**Saved entries:**
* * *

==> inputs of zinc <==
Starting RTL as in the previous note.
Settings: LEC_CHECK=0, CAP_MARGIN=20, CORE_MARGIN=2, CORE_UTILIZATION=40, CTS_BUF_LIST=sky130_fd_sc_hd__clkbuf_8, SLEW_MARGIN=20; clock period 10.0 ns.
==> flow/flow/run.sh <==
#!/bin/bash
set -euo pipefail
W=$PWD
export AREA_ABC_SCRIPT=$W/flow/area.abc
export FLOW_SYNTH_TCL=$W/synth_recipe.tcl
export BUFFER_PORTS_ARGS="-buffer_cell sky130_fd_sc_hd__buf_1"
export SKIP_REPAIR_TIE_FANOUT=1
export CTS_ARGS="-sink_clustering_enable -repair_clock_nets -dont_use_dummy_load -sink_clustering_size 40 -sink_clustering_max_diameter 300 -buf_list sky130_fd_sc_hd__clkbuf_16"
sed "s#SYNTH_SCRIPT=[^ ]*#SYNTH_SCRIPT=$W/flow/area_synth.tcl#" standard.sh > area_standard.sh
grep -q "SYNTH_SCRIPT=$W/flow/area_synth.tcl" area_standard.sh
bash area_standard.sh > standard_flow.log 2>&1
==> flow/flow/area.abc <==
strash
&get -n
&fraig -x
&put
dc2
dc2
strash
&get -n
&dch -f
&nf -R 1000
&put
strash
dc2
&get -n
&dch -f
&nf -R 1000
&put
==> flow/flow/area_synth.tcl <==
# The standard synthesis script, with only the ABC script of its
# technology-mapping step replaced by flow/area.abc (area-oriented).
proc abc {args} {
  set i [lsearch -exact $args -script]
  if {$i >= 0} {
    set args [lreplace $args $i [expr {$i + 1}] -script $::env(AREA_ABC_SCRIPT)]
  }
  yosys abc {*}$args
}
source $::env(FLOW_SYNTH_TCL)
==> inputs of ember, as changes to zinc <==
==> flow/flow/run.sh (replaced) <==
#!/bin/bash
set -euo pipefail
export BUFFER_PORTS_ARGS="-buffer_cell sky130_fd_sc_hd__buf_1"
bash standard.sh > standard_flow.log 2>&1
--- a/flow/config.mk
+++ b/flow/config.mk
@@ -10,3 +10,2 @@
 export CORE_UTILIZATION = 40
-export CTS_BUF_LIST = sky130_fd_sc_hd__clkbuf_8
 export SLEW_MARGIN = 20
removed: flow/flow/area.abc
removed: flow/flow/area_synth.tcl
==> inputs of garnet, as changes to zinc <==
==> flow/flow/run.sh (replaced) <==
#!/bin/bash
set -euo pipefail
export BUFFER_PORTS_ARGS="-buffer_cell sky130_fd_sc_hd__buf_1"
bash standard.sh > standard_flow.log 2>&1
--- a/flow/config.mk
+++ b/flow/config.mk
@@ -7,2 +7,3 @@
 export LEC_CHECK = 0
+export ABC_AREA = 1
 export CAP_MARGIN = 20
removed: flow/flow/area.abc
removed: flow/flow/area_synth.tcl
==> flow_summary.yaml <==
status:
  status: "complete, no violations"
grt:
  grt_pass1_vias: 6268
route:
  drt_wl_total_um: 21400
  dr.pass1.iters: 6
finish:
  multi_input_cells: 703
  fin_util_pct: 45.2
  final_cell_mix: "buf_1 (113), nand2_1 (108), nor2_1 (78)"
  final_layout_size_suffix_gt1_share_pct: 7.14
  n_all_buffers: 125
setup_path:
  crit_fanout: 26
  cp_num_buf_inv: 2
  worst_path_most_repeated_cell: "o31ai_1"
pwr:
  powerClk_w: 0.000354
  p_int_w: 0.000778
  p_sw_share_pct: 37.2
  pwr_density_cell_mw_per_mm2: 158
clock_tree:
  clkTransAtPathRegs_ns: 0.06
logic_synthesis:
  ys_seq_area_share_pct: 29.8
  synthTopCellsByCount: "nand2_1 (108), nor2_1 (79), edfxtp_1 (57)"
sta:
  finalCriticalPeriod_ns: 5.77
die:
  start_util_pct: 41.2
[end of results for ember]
From an optimization exercise on the open Yosys and OpenROAD flow, aimed at small area, a short achievable clock period and few clock cycles per item; shortcuts taken in it are not production practice.
Function was checked by simulation only, so behaviour that the tests miss may differ from the original.
Power figures rest on the tool's default switching activity, not on a simulated workload.

## flow/design.v (module list and top-level ports; edited modules follow where they fit)
// module datc_gain: 352 lines
// module dg_etree: 1305 lines
// module dg_mtree: 2338 lines
module datc_gain (
    input  wire        clk,
    input  wire        rst,
    input  wire        ctl_valid,
    input  wire        ctl_vol,        
    input  wire [1:0]  ctl_ch,         
    input  wire [15:0] ctl_arg,
    input  wire        blk_valid,
    output wire        blk_ready,
    input  wire [4:0]  blk_cnt,        
    input  wire [2:0]  blk_fmt,        
    input  wire        in_valid,
    output wire        in_ready,
    input  wire [63:0] in_data,        
    output wire        out_valid,
    input  wire        out_ready,
    output wire [31:0] out_data,
    output wire        out_last
);
  // ...
==> flow/run.sh <==
#!/bin/bash
# synth_recipe.tcl (not shown) runs the flow's synth.tcl, then flattens the netlist and writes it again
# the make line also repeats each setting of config.mk as NAME=value (left out here)
make -C /OpenROAD-flow-scripts/flow DESIGN_CONFIG=/design/flow/config.mk WORK_HOME=/design/flow/orfs CLKGATE_MAP_FILE= SYNTH_SCRIPT=/design/flow/synth_recipe.tcl finish
==> flow/config.mk <==
export PLATFORM = sky130hd
export DESIGN_NAME = datc_gain
export DESIGN_NICKNAME = datc_gain
export VERILOG_FILES = /design/flow/design.v
export SDC_FILE = /design/flow/constraint.sdc
export NUM_CORES = 4
export LEC_CHECK = 0
export CAP_MARGIN = 20
export CORE_MARGIN = 2
export CORE_UTILIZATION = 40
export SLEW_MARGIN = 20
==> flow/constraint.sdc <==
create_clock -name core_clock -period 12.5 [get_ports {clk}]
set_input_delay 2.5000 -clock core_clock [delete_from_list [all_inputs] [get_ports {clk}]]
set_output_delay 2.5000 -clock core_clock [all_outputs]
set_load 0.01 [all_outputs]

**Required action:** Line by line, retype the records with no changes.

**Output:**
* * *

==> inputs of zinc <==
Starting RTL as in the previous note.
Settings: LEC_CHECK=0, CAP_MARGIN=20, CORE_MARGIN=2, CORE_UTILIZATION=40, CTS_BUF_LIST=sky130_fd_sc_hd__clkbuf_8, SLEW_MARGIN=20; clock period 10.0 ns.
==> flow/flow/run.sh <==
#!/bin/bash
set -euo pipefail
W=$PWD
export AREA_ABC_SCRIPT=$W/flow/area.abc
export FLOW_SYNTH_TCL=$W/synth_recipe.tcl
export BUFFER_PORTS_ARGS="-buffer_cell sky130_fd_sc_hd__buf_1"
export SKIP_REPAIR_TIE_FANOUT=1
export CTS_ARGS="-sink_clustering_enable -repair_clock_nets -dont_use_dummy_load -sink_clustering_size 40 -sink_clustering_max_diameter 300 -buf_list sky130_fd_sc_hd__clkbuf_16"
sed "s#SYNTH_SCRIPT=[^ ]*#SYNTH_SCRIPT=$W/flow/area_synth.tcl#" standard.sh > area_standard.sh
grep -q "SYNTH_SCRIPT=$W/flow/area_synth.tcl" area_standard.sh
bash area_standard.sh > standard_flow.log 2>&1
==> flow/flow/area.abc <==
strash
&get -n
&fraig -x
&put
dc2
dc2
strash
&get -n
&dch -f
&nf -R 1000
&put
strash
dc2
&get -n
&dch -f
&nf -R 1000
&put
==> flow/flow/area_synth.tcl <==
# The standard synthesis script, with only the ABC script of its
# technology-mapping step replaced by flow/area.abc (area-oriented).
proc abc {args} {
  set i [lsearch -exact $args -script]
  if {$i >= 0} {
    set args [lreplace $args $i [expr {$i + 1}] -script $::env(AREA_ABC_SCRIPT)]
  }
  yosys abc {*}$args
}
source $::env(FLOW_SYNTH_TCL)
==> inputs of ember, as changes to zinc <==
==> flow/flow/run.sh (replaced) <==
#!/bin/bash
set -euo pipefail
export BUFFER_PORTS_ARGS="-buffer_cell sky130_fd_sc_hd__buf_1"
bash standard.sh > standard_flow.log 2>&1
--- a/flow/config.mk
+++ b/flow/config.mk
@@ -10,3 +10,2 @@
 export CORE_UTILIZATION = 40
-export CTS_BUF_LIST = sky130_fd_sc_hd__clkbuf_8
 export SLEW_MARGIN = 20
removed: flow/flow/area.abc
removed: flow/flow/area_synth.tcl
==> inputs of garnet, as changes to zinc <==
==> flow/flow/run.sh (replaced) <==
#!/bin/bash
set -euo pipefail
export BUFFER_PORTS_ARGS="-buffer_cell sky130_fd_sc_hd__buf_1"
bash standard.sh > standard_flow.log 2>&1
--- a/flow/config.mk
+++ b/flow/config.mk
@@ -7,2 +7,3 @@
 export LEC_CHECK = 0
+export ABC_AREA = 1
 export CAP_MARGIN = 20
removed: flow/flow/area.abc
removed: flow/flow/area_synth.tcl
==> flow_summary.yaml <==
status:
  status: "complete, no violations"
grt:
  grt_pass1_vias: 6268
route:
  drt_wl_total_um: 21400
  dr.pass1.iters: 6
finish:
  multi_input_cells: 703
  fin_util_pct: 45.2
  final_cell_mix: "buf_1 (113), nand2_1 (108), nor2_1 (78)"
  final_layout_size_suffix_gt1_share_pct: 7.14
  n_all_buffers: 125
setup_path:
  crit_fanout: 26
  cp_num_buf_inv: 2
  worst_path_most_repeated_cell: "o31ai_1"
pwr:
  powerClk_w: 0.000354
  p_int_w: 0.000778
  p_sw_share_pct: 37.2
  pwr_density_cell_mw_per_mm2: 158
clock_tree:
  clkTransAtPathRegs_ns: 0.06
logic_synthesis:
  ys_seq_area_share_pct: 29.8
  synthTopCellsByCount: "nand2_1 (108), nor2_1 (79), edfxtp_1 (57)"
sta:
  finalCriticalPeriod_ns: 5.77
die:
  start_util_pct: 41.2
[end of results for ember]
From an optimization exercise on the open Yosys and OpenROAD flow, aimed at small area, a short achievable clock period and few clock cycles per item; shortcuts taken in it are not production practice.
Function was checked by simulation only, so behaviour that the tests miss may differ from the original.
Power figures rest on the tool's default switching activity, not on a simulated workload.

## flow/design.v (module list and top-level ports; edited modules follow where they fit)
// module datc_gain: 352 lines
// module dg_etree: 1305 lines
// module dg_mtree: 2338 lines
module datc_gain (
    input  wire        clk,
    input  wire        rst,
    input  wire        ctl_valid,
    input  wire        ctl_vol,        
    input  wire [1:0]  ctl_ch,         
    input  wire [15:0] ctl_arg,
    input  wire        blk_valid,
    output wire        blk_ready,
    input  wire [4:0]  blk_cnt,        
    input  wire [2:0]  blk_fmt,        
    input  wire        in_valid,
    output wire        in_ready,
    input  wire [63:0] in_data,        
    output wire        out_valid,
    input  wire        out_ready,
    output wire [31:0] out_data,
    output wire        out_last
);
  // ...
==> flow/run.sh <==
#!/bin/bash
# synth_recipe.tcl (not shown) runs the flow's synth.tcl, then flattens the netlist and writes it again
# the make line also repeats each setting of config.mk as NAME=value (left out here)
make -C /OpenROAD-flow-scripts/flow DESIGN_CONFIG=/design/flow/config.mk WORK_HOME=/design/flow/orfs CLKGATE_MAP_FILE= SYNTH_SCRIPT=/design/flow/synth_recipe.tcl finish
==> flow/config.mk <==
export PLATFORM = sky130hd
export DESIGN_NAME = datc_gain
export DESIGN_NICKNAME = datc_gain
export VERILOG_FILES = /design/flow/design.v
export SDC_FILE = /design/flow/constraint.sdc
export NUM_CORES = 4
export LEC_CHECK = 0
export CAP_MARGIN = 20
export CORE_MARGIN = 2
export CORE_UTILIZATION = 40
export SLEW_MARGIN = 20
==> flow/constraint.sdc <==
create_clock -name core_clock -period 12.5 [get_ports {clk}]
set_input_delay 2.5000 -clock core_clock [delete_from_list [all_inputs] [get_ports {clk}]]
set_output_delay 2.5000 -clock core_clock [all_outputs]
set_load 0.01 [all_outputs]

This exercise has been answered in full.